Aims
Endoscopic ultrasound (EUS)-guided drainage of liver abscesses (EUS-LAD) is gaining increasing importance as an alternative to percutaneous drainage, particularly for left-sided or anatomically challenging abscesses. The aim of this retrospective multicenter analysis was to evaluate EUS-guided drainage of liver abscesses with regard to technical feasibility, clinical success and safety.
Methods
Retrospective multicenter analysis of EUS-LAD cases from six centers in the DACH region since 2020. Primary endpoints were technical and clinical success rates as well as the occurrence of adverse events (AEs). Secondary endpoints included the access route, types of stents used, as well as required stent exchanges and duration of drainage.
Results
A total of 17 patients were included. The median age was 64 years (range 45–85 years); 11 patients (64.7%) were male.The technical success rate was 94.1% (16/17 patients). Clinical success with a marked decrease in CRP and a significant reduction in abscess size was observed in 16/16 patients (100%). One mild AE (6.25%) occurred in the form of post-interventional bacterial translocation, which was managed conservatively with antibiotic therapy. All drainages were placed via a transgastric access route. In 2/16 cases, a percutaneous drainage had already been performed prior to EUS-guided drainage placement. In 7/16 cases, a lumen-apposing metal stent (LAMS) was used, in 7/16 plastic stents, and in 2/16 a combination of LAMS and plastic stents.The median duration of drainage was 46 days (IQR 34–68; range 20–137).

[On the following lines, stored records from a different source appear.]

[src/rtl/usr_cmd_sequencer_if.sv]
// Command channel into the shift-register sequencer.
// Handshake: a command transfers on a rising clk edge where cmd_valid and
// cmd_ready are both high; cmd_op/cmd_len/cmd_data are meaningful only while
// cmd_valid is high, and the producer keeps them stable until the transfer.
interface usr_cmd_sequencer_if #(
   parameter int WIDTH = 4,
   parameter int CNT_W = 3
);
   logic             cmd_valid;
   logic             cmd_ready;
   logic [1:0]       cmd_op;
   logic [CNT_W-1:0] cmd_len;
   logic [WIDTH-1:0] cmd_data;

   modport master (output cmd_valid, cmd_op, cmd_len, cmd_data, input cmd_ready);
   modport slave  (input cmd_valid, cmd_op, cmd_len, cmd_data, output cmd_ready);
endinterface

[src/rtl/usr_cmd_sequencer.sv]
// Expands one command word into a cycle-by-cycle stream of sel/shift_r/
// shift_l/d controls for a downstream universal shift register.
module usr_cmd_sequencer #(
   parameter int WIDTH = 4,
   parameter int CNT_W = 3
) (
   input  logic             clk,
   input  logic             rst,
   usr_cmd_sequencer_if.slave cmd,
   output logic [1:0]       sel_o,
   output logic             shift_r_o,
   output logic             shift_l_o,
   output logic [WIDTH-1:0] d_o,
   output logic             busy_o,
   output logic             done_o,
   output logic             dbg_state_o
);

   typedef enum logic {IDLE = 1'b0, RUN = 1'b1} state_t;

   localparam logic [1:0] OP_SHR  = 2'b01;
   localparam logic [1:0] OP_SHL  = 2'b10;
   localparam logic [1:0] OP_LOAD = 2'b11;

   state_t           state_q, state_d;
   logic [CNT_W-1:0] cnt_q, cnt_d;
   logic [CNT_W-1:0] len_q, len_d;
   logic [1:0]       op_q, op_d;
   logic [WIDTH-1:0] data_q, data_d;
   logic [1:0]       sel_q, sel_d;
   logic             shr_q, shr_d;
   logic             shl_q, shl_d;
   logic [WIDTH-1:0] dout_q, dout_d;
   logic             done_q, done_d;

   // Step selected for the control registers at the coming edge.
   logic             step_act;
   logic [1:0]       step_op;
   logic [WIDTH-1:0] step_data;
   logic [CNT_W-1:0] step_idx;
   logic [WIDTH-1:0] step_shifted;
   logic [CNT_W-1:0] eff_len;

   // LOAD always lasts one cycle; a zero length behaves as one.
   assign eff_len = (cmd.cmd_op == OP_LOAD || cmd.cmd_len == '0) ? CNT_W'(1) : cmd.cmd_len;

   // Serial bit for a step; steps beyond the data width shift in zeros.
   assign step_shifted = step_data >> step_idx;

   // Next-state, counter and next-control computation.
   always_comb begin
      state_d   = state_q;
      cnt_d     = cnt_q;
      len_d     = len_q;
      op_d      = op_q;
      data_d    = data_q;
      done_d    = 1'b0;
      step_act  = 1'b0;
      step_op   = 2'b00;
      step_data = '0;
      step_idx  = '0;
      sel_d     = 2'b00;
      shr_d     = 1'b0;
      shl_d     = 1'b0;
      dout_d    = '0;
      case (state_q)
         IDLE: begin
            if (cmd.cmd_valid) begin
               op_d      = cmd.cmd_op;
               len_d     = eff_len;
               data_d    = cmd.cmd_data;
               cnt_d     = '0;
               state_d   = RUN;
               step_act  = 1'b1;
               step_op   = cmd.cmd_op;
               step_data = cmd.cmd_data;
               step_idx  = '0;
            end
         end
         RUN: begin
            if (cnt_q == len_q - CNT_W'(1)) begin
               state_d = IDLE;
               done_d  = 1'b1;
            end else begin
               cnt_d     = cnt_q + CNT_W'(1);
               step_act  = 1'b1;
               step_op   = op_q;
               step_data = data_q;
               step_idx  = cnt_d;
            end
         end
         default: state_d = IDLE;
      endcase
      if (step_act) begin
         sel_d  = step_op;
         shr_d  = (step_op == OP_SHR) && step_shifted[0];
         shl_d  = (step_op == OP_SHL) && step_shifted[0];
         dout_d = (step_op == OP_LOAD) ? step_data : '0;
      end
   end

   // State, command latches and registered controls.
   always_ff @(posedge clk) begin
      if (rst) begin
         state_q <= IDLE;
         cnt_q   <= '0;
         len_q   <= CNT_W'(1);
         op_q    <= 2'b00;
         data_q  <= '0;
         sel_q   <= 2'b00;
         shr_q   <= 1'b0;
         shl_q   <= 1'b0;
         dout_q  <= '0;
         done_q  <= 1'b0;
      end else begin
         state_q <= state_d;
         cnt_q   <= cnt_d;
         len_q   <= len_d;
         op_q    <= op_d;
         data_q  <= data_d;
         sel_q   <= sel_d;
         shr_q   <= shr_d;
         shl_q   <= shl_d;
         dout_q  <= dout_d;
         done_q  <= done_d;
      end
   end

   assign cmd.cmd_ready = (state_q == IDLE);
   assign busy_o        = (state_q == RUN);
   assign dbg_state_o   = state_q;
   assign sel_o         = sel_q;
   assign shift_r_o     = shr_q;
   assign shift_l_o     = shl_q;
   assign d_o           = dout_q;
   assign done_o        = done_q;

endmodule

[src/flat_wrapper.sv]
// flat-port wrapper written by rule: the top's interface ports become plain ports
module usr_cmd_sequencer_flat 
#(
   parameter int WIDTH = 4,
   parameter int CNT_W = 3
)
  (clk, rst, sel_o, shift_r_o, shift_l_o, d_o, busy_o, done_o, dbg_state_o, cmd_cmd_valid, cmd_cmd_op, cmd_cmd_len, cmd_cmd_data, cmd_cmd_ready);
  usr_cmd_sequencer_if #(.WIDTH(WIDTH), .CNT_W(CNT_W)) cmd_i ();
  input  logic clk;
  input  logic rst;
  output logic [1:0] sel_o;
  output logic shift_r_o;
  output logic shift_l_o;
  output logic [WIDTH-1:0] d_o;
  output logic busy_o;
  output logic done_o;
  output logic dbg_state_o;
  input wire logic [$bits(cmd_i.cmd_valid)-1:0] cmd_cmd_valid;
  input wire logic [$bits(cmd_i.cmd_op)-1:0] cmd_cmd_op;
  input wire logic [$bits(cmd_i.cmd_len)-1:0] cmd_cmd_len;
  input wire logic [$bits(cmd_i.cmd_data)-1:0] cmd_cmd_data;
  output wire logic [$bits(cmd_i.cmd_ready)-1:0] cmd_cmd_ready;
  assign cmd_i.cmd_valid = cmd_cmd_valid;
  assign cmd_i.cmd_op = cmd_cmd_op;
  assign cmd_i.cmd_len = cmd_cmd_len;
  assign cmd_i.cmd_data = cmd_cmd_data;
  assign cmd_cmd_ready = cmd_i.cmd_ready;
  usr_cmd_sequencer #(.WIDTH(WIDTH), .CNT_W(CNT_W)) u_core (.clk(clk), .rst(rst), .cmd(cmd_i), .sel_o(sel_o), .shift_r_o(shift_r_o), .shift_l_o(shift_l_o), .d_o(d_o), .busy_o(busy_o), .done_o(done_o), .dbg_state_o(dbg_state_o));
endmodule
[config.mk]
export PLATFORM = sky130hd
export DESIGN_NAME = usr_cmd_sequencer_flat
export DESIGN_NICKNAME = d
export VERILOG_FILES = /design/src/rtl/usr_cmd_sequencer_if.sv /design/src/rtl/usr_cmd_sequencer.sv /design/src/flat_wrapper.sv
export SDC_FILE = /design/constraint.sdc
export NUM_CORES = 1
export LEC_CHECK = 0
export ABC_AREA = 1
export ABC_CLOCK_PERIOD_IN_PS = 2100
export CAP_MARGIN = 10
export CORE_MARGIN = 3
export CORE_UTILIZATION = 47
export CTS_CLUSTER_SIZE = 20
export DETAILED_ROUTE_END_ITERATION = 10
export PLACE_DENSITY_LB_ADDON = 0.08
export SLEW_MARGIN = 20
export SYNTH_ARGS = -nofsm -noshare
export SYNTH_HDL_FRONTEND = slang
export SYNTH_SLANG_ARGS = --single-unit
[constraint.sdc]
create_clock -name clk -period 2.1 [get_ports clk]
set_clock_uncertainty 0.2 [all_clocks]
set_input_delay 0.315 -clock clk [delete_from_list [all_inputs] [get_ports clk]]
set_output_delay 0.315 -clock clk [all_outputs]
set_load 0.02 [all_outputs]
Word level (Yosys, flattened, before mapping)
Index checks and enable logic that the tools add are counted.
{"block": "totals", "output_inout_bits": 12, "ram_bits": 0, "mem_count": 0, "romBits": 0, "word_cells": 48, "reg_bits": 22, "latchBits": 0, "in_bits": 12}
{"block": "classes", "n_mux": 16, "multipliers": 0, "n_div": 0, "eq_ne": 7, "n_lt_le_gt_ge": 0, "bitwise": 3, "addsub": 2, "shift": 1, "n_reduce_logical": 9}
{"operator": "two-way mux 3 bit", "count": 4}
{"operator": "case mux 3 bit (2 select lines)", "count": 2}
{"operator": "two-way mux 4 bit", "count": 2}
{"operator": "case mux 4 bit (2 select lines)", "count": 1}
{"operator": "equality test 2 bit, second input constant", "count": 3}
{"operator": "two-way mux 2 bit", "count": 2}
{"operator": "!= test 2 bit, second input constant", "count": 2}
{"operator": "case mux 2 bit (2 select lines)", "count": 1}
{"operator": "AND reduction 2 bit", "count": 2}
{"operator": "OR reduction 2 bit", "count": 2}
{"operator": "right shift 4 x 3 -> 1 bit", "count": 1}
{"operator": "adder 3 x 1 -> 3 bit, second input constant", "count": 1}
{"operator": "equality test 3 bit", "count": 1}
{"operator": "zero test 3 bit", "count": 1}
{"operator": "two-way mux 1 bit", "count": 3}
{"operator": "inverter 1 bit", "count": 3}
{"operator": "OR reduction 3 bit", "count": 1}
{"operator": "subtractor 3 x 1 -> 3 bit, second input constant", "count": 1}
{"operator": "equality test 2 x 1 -> 1 bit, second input constant", "count": 1}
{"operator": "logical AND 1 bit", "count": 2}
{"operator": "case mux 1 bit (2 select lines)", "count": 1}
{"operator": "logical OR 1 bit", "count": 1}

Longest topological paths before layout
Gate-level depths: netlist of the first run.
{"block": "logic_depth", "depth_word": 7, "mapped_depth": 17, "depth_no_buf": 16}

Least setup slack after synthesis of the first run
Ideal clock, no wire load.
{"block": "synth_path", "path_type": "flip-flop to flip-flop", "from": "register u_core.len_q[0]", "to": "register u_core.shl_q, in the netlist u_core.shift_l_o", "arrival_ps": 1446, "setup_time_ps": 111, "t_required_ps": 1789, "synth_period_minus_slack_ps": 1757, "n_path_buf": 1, "path_slack_ps": 343, "stages_incl_launch_ff": 15, "path_cell_list": "dfxtp_1 inv_1 ha_1 xnor2_1 nor2_2 nand2_2 buf_6 nand2_1 nand2_1 nand2_1 nand2_1 nand2_1 nand2_1 nand2_1 nor2_1"}
{"block": "synth_via", "elab_chain_len": 6, "elab_cells_between_ends": 15, "classes_between": "1 x add/sub; 2 x eq/ne; 1 x shift; 8 x mux; 1 x bitwise; 2 x reduce/logical"}
{"element": "start, declared", "line": "usr_cmd_sequencer.sv:27", "rtl": "logic [CNT_W-1:0] len_q, len_d;"}
{"element": "start signal, assigned", "line": "usr_cmd_sequencer.sv:118", "rtl": "len_q <= len_d;"}
{"element": "subtractor 3 x 1 -> 3 bit (*)", "line": "usr_cmd_sequencer.sv:81", "rtl": "if (cnt_q == len_q - CNT_W'(1)) begin"}
{"element": "equality test 3 bit (*)", "line": "usr_cmd_sequencer.sv:81"}
{"element": "two-way mux 4 bit, or another cell as far along", "line": "usr_cmd_sequencer.sv:81"}
{"element": "case mux 4 bit (2 select lines), or another cell as far along", "line": "usr_cmd_sequencer.sv:66", "rtl": "case (state_q)"}
{"element": "right shift 4 x 3 -> 1 bit, or another cell as far along", "line": "usr_cmd_sequencer.sv:48", "rtl": "assign step_shifted = step_data >> step_idx;"}
{"element": "logical AND 1 bit or OR reduction 2 bit (tied branches)"}
{"element": "end signal, assigned", "line": "usr_cmd_sequencer.sv:123", "rtl": "shl_q <= shl_d;"}
{"element": "end, declared", "line": "usr_cmd_sequencer.sv:32", "rtl": "logic shl_q, shl_d;"}
Every way passes the cells marked *; elsewhere a longest branch is shown, timed or not.
A chain may end at the register's enable or synchronous reset.

Final worst setup path of the first run
Same ends and word-level chain as after synthesis.

==> summary.md, run 1 <==
| Metric | Value |
|---|---|
| # IOs | 24 |
| CTS max path bufs | 2 |
| Final Max Tran Viols | 0 |
| Synth Cell Area | 996.0 µm² |
| Slew margin rel. | 0.8541 |
| Total wire length | 2076 µm |
| Crit-path most repeated cell | nand2_1 |
| Clock root cell | clkbuf_4 |
| Die width | around 52 µm |
| Peak supply drop | 0.5240 mV |
| RD Place Congestion | between 0.8 and 0.9 |
| Setup TNS | 0 ns |
| #FFs+latches synth | 22 |
| # DRC | 0 |
| Synth Instances | 134 |
| Power Dens Cells | 696.5 nW/µm² |
| Syn_area_per_cell | 7.433 µm² |
| Grt total ovfl | 0 |
| Clock power frac | 0.254 |
| Port bufs | 23 |
| DRT Pass-1 Iters | 5 |
| Core ar. | 1982 µm² |
| CTS tree | yes |
| Largest net degree at the start of global routing | 13 |
| Critical path peak fanout | 9 |
| Post-synthesis sequential area ratio | 0.4422 |
| CTS buffer count | 3 |
| Layout cells sized above 1 | 0.1250 |
| WS Path Type | register to register |
| Outcome | complete, no violations |
| Placed cell count | 182 |
| Worst EP required | 2.11 ns |
| Utilization after layout | 0.6578 |
| Sink Count | 22 |
| Pleak | 0.5735 nW |
| Sw Ratio | 0.2906 |
| CP Capture Type | register |
| NumNets Final | 175 |
| Minimum clock period | 2.022 ns |
| First-pass GRT wire length | 3381 µm |
| H-tree Lvls | 1 |
| DRT antenna net count | 0 |
| Critical Path Start Type | register |
| Synth area leader | dfxtp_1 |
| Cell variety after synth | 26 |
| Diode count | 0 |
| Final hold violation count | 0 |
| Yosys top cell area share | 0.4422 |
| Non-Filler Instances | 187 |
| Post-detail-place hpwl | 1550 µm |
| Starting DRC count in detailed routing | 23 |
| Largest stage delay, worst path | roughly 0.35 ns |
| Top cells by area, synth | dfxtp_1, nand2_1, a21oi_1, inv_1, nand2_2 |
| Area Overhead vs Synth | 30.90% |
| Post-Syn Nets | roughly 150 |
| DR vias | 878 |
| Tcrit/Tclk final | 0.9627 |
| Routed vias/inst | around 4.7 |
| Met3 usage | 0.03725 |
| FP Rows | 16 |
| Flop pwr share | 0.496 |
| Measured slew at the worst slew-check pin | 0.2182 ns |
| Initial core utilization | 0.5025 |
| Critical Path, Cell by Cell | inv_1, ha_1, xnor2_1, nor2_2, nand2_4, buf_12, nand2_1, nand2_1, nand2_1, nand2_1, nand2_1, nand2_1, nand2_1, nor2_1 |
| Busiest grt layer | met2 |
| Die area | 2708 µm² |
| Crit path arrival time | just over 2 ns |
| Design Power | 0.9081 mW |
| Internal power | 0.6442 mW |
| All-Layer GR Usage | 0.1695 |
| Drt wl/cell | 11.10 µm |
| Maxcap violations | 0 |
| Vias in the first global route | 791 |
| Synth warn | 0 |
| Initial antenna violation count | 0 |
| Hold Crit Class | register to register |
| Worst-skew pair later-pin latency | 0.31 ns |
| Final setup fails | 0 |
| RSZ-0062 raised after global routing | true |
| Hold_buf cts | 0 |
| Worst-path clk slew | 0.12 ns |
| Slowest cell on crit path | dfxtp_1 |
| Net Sw Power | 0.2639 mW |
| Grt met2 use | 0.2531 |
| Max Clk Rate | 0.4946 GHz |
| Combinational power share | 0.250 |
| Met1 Use GR | 0.2297 |
| Die height | 52.04 µm |
metrics by stage:
stage                     setup slack [ns]  cell area, µm²  hold slack, ns
after floorplan                     0.3431           996.0          0.1935
after global placement              0.1452            1242          0.2546
after detailed placement           0.07768            1242          0.2615
after CTS                          0.04560            1279          0.2791
after global routing              -0.04994            1304          0.2939
final                              0.07833            1304          0.2744
sequential cells by signal, summed over array words and instances (netlist names):
signal	flops
u_core.shift_r_o	1
u_core.op_q	2
u_core.done_o	1
u_core.len_q	3
u_core.shift_l_o	1
u_core.busy_o	1
u_core.data_q	4
u_core.d_o	4
u_core.sel_o	2
u_core.cnt_q	3
critical path: cells and delay by family (launching register included):
kind | cells | cell delay [ns]
and+or+nand+nor | 10 | 0.71
DFF | 1 | 0.35
adders and majority gates | 1 | 0.30
buffers and inverters | 2 | 0.21
xor gates and xnor gates | 1 | 0.15
repair_timing:
item | CTS | global route
setup buffers | 0 | 1
setup endpoints to repair | 0 | 6
resized for setup | 0 | 1
synth_stat cells:
cell type / n
o21ai_2: 1
nand3_1: 5
a211oi_1: 2
a21oi_2: 1
xnor2_1: 1
inv_1: 17
nor2_1: 5
nand2_1: 41
o21ai_0: 2
dfxtp_1: 22
o211ai_1: 1
ha_1: 2
nor2_2: 1
a21oi_1: 14
nor2_4: 1
buf_4: 1
nand4_1: 2
nand2_2: 5
nand3_2: 1
buf_6: 1
o21a_1: 1
clkbuf_8: 1
xor2_1: 1
inv_2: 2
clkbuf_1: 2
nor3_1: 1
cell families after synthesis:
group	synth area share
xor+xnor	0.01759
compound gates	0.1281
simple gates	0.2751
fa+ha+maj	0.02512
buf+inv	0.1118
flops	0.4422
power groups by stage:
stage	clock, mW	sequential, mW	combinational, mW
2_1_floorplan	0	0.465	0.137
3_3_place_gp	0	0.459	0.193
3_5_place_dp	0	0.460	0.197
4_1_cts	0.238	0.450	0.198
5_1_grt	0.248	0.453	0.251
6_report	0.231	0.450	0.227
cell usage in the layout, fill, tap and decap left out:
cell,n
nor2_1,5
nand2_1,41
nand4_1,2
nand3_1,5
a211oi_1,2
nor2_4,1
clkbuf_8,1
a21oi_1,14
clkdlybuf4s50_1,23
o21ai_2,1
o21a_1,1
nor3_1,1
buf_4,3
nor2_2,1
inv_1,17
nand2_4,1
ha_1,2
xor2_1,1
dfxtp_1,22
buf_12,1
o21ai_0,2
clkbuf_4,3
xnor2_1,1
nand2_2,4
a21oi_2,1
inv_2,2
o211ai_1,1
nand3_2,1
metal layers:
| layer | wire length [µm] | vias to the layer above |
|---|---|---|
| met4 | 27 | 0 |
| met1 | 957 | 380 |
| met3 | 121 | 4 |
| met5 | 0 | - |
| met2 | 970 | 19 |
| li1 | - | 475 |
final cells by class:
| type | instances | area (µm²) |
|---|---|---|
| clock buffer | 4 | 36.28 |
| fill | 167 | 678.2 |
| inverter | 19 | 71.32 |
| multi-input combinational | 88 | 449.2 |
| sequential | 22 | 440.4 |
| tap | 27 | 33.78 |
| timing repair buffer | 27 | 272.8 |
path summary, 6_finish.rpt:
path | depth (start not counted) | endpoint | startpoint | slack, ns
setup reg to reg | 14 | u_core.shift_l_o$_SDFF_PP0_ | u_core.len_q[0]$_SDFFE_PP1P_ | 0.08
hold / removal | 2 | u_core.op_q[0]$_SDFFE_PP0P_ | u_core.op_q[0]$_SDFFE_PP0P_ | 0.27
setup / recovery | 14 | u_core.shift_l_o$_SDFF_PP0_ | u_core.len_q[0]$_SDFFE_PP1P_ | 0.08
hold reg to reg | 2 | u_core.op_q[0]$_SDFFE_PP0P_ | u_core.op_q[0]$_SDFFE_PP0P_ | 0.27
No activity file was read; power rests on OpenSTA's default activity.
==> run 2: changes to the inputs <==
--- a/config.mk
+++ b/config.mk
@@ -6,10 +6,10 @@
 export NUM_CORES = 1
 export LEC_CHECK = 0
 export ABC_AREA = 1
-export ABC_CLOCK_PERIOD_IN_PS = 2100
+export ABC_CLOCK_PERIOD_IN_PS = 1800
 export CAP_MARGIN = 10
 export CORE_MARGIN = 3
-export CORE_UTILIZATION = 47
+export CORE_UTILIZATION = 43
 export CTS_CLUSTER_SIZE = 20
 export DETAILED_ROUTE_END_ITERATION = 10
 export PLACE_DENSITY_LB_ADDON = 0.08
==> constraint.sdc (replaced) <==
create_clock -name clk -period 1.8 [get_ports clk]
set_clock_uncertainty 0.2 [all_clocks]
set_input_delay 0.27 -clock clk [delete_from_list [all_inputs] [get_ports clk]]
set_output_delay 0.27 -clock clk [all_outputs]
set_load 0.02 [all_outputs]
==> summary.md, run 2 (synthesized netlist as in run 1, its figures left out) <==
| Metric | Value |
|---|---|
| RD Place Congestion | 0.8602 |
| NumNets Final | 194 |
| Final setup margin | -0.03120 ns |
| Die width | approximately 54 µm |
| Slowest cell on crit path | dfxtp_2 |
| Layout cells sized above 1 | 0.3352 |
| Cell family with most CP delay | simple AND/OR/NAND/NOR gates |
| Initial core utilization | 0.4784 |
| Measured slew at the worst slew-check pin | 0.2204 ns |
| Failing checks | negative setup slack |
| RSZ-0062 raised after global routing | true |
| Vias in the first global route | 900 |
| CTS buffer count | 3 |
| CTS max path bufs | 2 |
| Clock power frac | 0.241 |
| WHS | about 0.28 ns |
| Pre-CTS setup slack | -0.09226 ns |
| Hold Crit Class | register to register |
| Start point of the critical path | u_core.len_q[0]$_SDFFE_PP1P_ |
| Outcome | finished with violations |
| # DRC | 0 |
| Crit path arrival time | about 1.9 ns |
| Starting DRC count in detailed routing | 16 |
| DRT Pass-1 Iters | 4 |
| Crit-path most repeated cell | nand2_4 |
| R2r setup slk | -0.03 ns |
| Final setup fails | 6 |
| Hold Path End | u_core.op_q[1]$_SDFFE_PP0P_ |
| Slew margin rel. | 0.8526 |
| Total wire length | 2571 µm |
| First-pass GRT wire length | 3870 µm |
| Die area | 2930 µm² |
| Max Clk Rate | 0.5461 GHz |
| Commonest non-fill, non-tap cell in the layout | nand2_1 |
| Commonest non-fill, non-tap cells in the layout | nand2_1, clkdlybuf4s50_1, buf_4, dfxtp_1, inv_1 |
| Clock root cell | clkbuf_4 |
| All-Layer GR Usage | 0.1890 |
| Cell area after layout | 1546 µm² |
| Worst-skew pair later-pin latency | between 0.3 and 0.4 ns |
| FF-to-FF End | u_core.d_o[1]$_SDFF_PP0_ |
| R2R depth | 10 |
| DRT antenna net count | 0 |
| Largest net degree at the start of global routing | 13 |
| Number of fill cells | 173 |
| Critical path peak fanout | 4 |
| H-tree Lvls | 1 |
| Post-detail-place hpwl | 1783 µm |
| Worst-path clk slew | 0.13 ns |
| Setup TNS | -0.1321 ns |
| Design Power | 1.185 mW |
| Sw Ratio | 0.3149 |
| Combinational power share | 0.311 |
| # IOs | 24 |
| WP buf/inv | 1 |
| Die height | 54.13 µm |
| Tcrit/Tclk final | 1.017 |
| Worst EP required | 1.86 ns |
| Pleak | 0.7056 nW |
| Maxcap violations | 0 |
| FP Rows | 16 |
| Peak supply drop | around 0.44 mV |
| Critical Path, Cell by Cell | inv_2, ha_4, xnor2_2, nor2_2, nand2_4, nand2_4, o21a_1, nor2_4, nand2_4, a21oi_2 |
| Hold Path Cell Cnt | 2 |
| FF-to-FF Start | u_core.len_q[0]$_SDFFE_PP1P_ |
| Net Sw Power | roughly 0.37 mW |
| Minimum clock period | 1.831 ns |
| WS Path Type | register to register |
| Largest stage delay, worst path | 0.36 ns |
| Grt total ovfl | 0 |
| DR vias | 984 |
| Internal power | 0.8116 mW |
| CP Capture Type | register |
| Routed vias/inst | 4.777 |
| Sink Count | 22 |
| Drt wl/cell | 12.48 µm |
| Area Overhead vs Synth | 55.28% |
| Critical Path Start Type | register |
| Initial antenna violation count | 0 |
| Power Dens Cells | 766.1 nW/µm² |
| Final hold violation count | 0 |
| Core ar. | 2082 µm² |
| Flop pwr share | 0.448 |
| CTS tree | yes |
| Final Max Tran Viols | 0 |
| Port bufs | 23 |
| Area post-placement | 1355 µm² |
| HP Start | u_core.op_q[1]$_SDFFE_PP0P_ |
| Diode count | 0 |
[run 2: cell types whose count changed in the layout (fill, tap and decap cells not counted), moves of 3 or more]
| cell | previous run | this run |
|---|---|---|
| a21oi_1 | 14 | 10 |
| a21oi_2 | 1 | 5 |
| buf_4 | 3 | 20 |
| buf_6 | 0 | 3 |
| clkdlybuf4s50_1 | 23 | 20 |
| dlygate4sd2_1 | 0 | 3 |
| inv_1 | 17 | 13 |
| inv_2 | 2 | 5 |
| nand2_1 | 41 | 33 |
| nand2_2 | 4 | 7 |
| nand2_4 | 1 | 6 |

An endoscopic stent exchange was performed in 4/16 patients. In 5/16 patients with metastatic malignancy, stent removal was not performed due to the palliative situation.
Conclusions
EUS-LAD for left-sided liver abscesses demonstrated a high technical and clinical success rate and proved to be very safe. Thus, EUS-LAD may represent an effective and safe therapeutic option for left-sided liver abscesses and a good alternative to percutaneous drainage.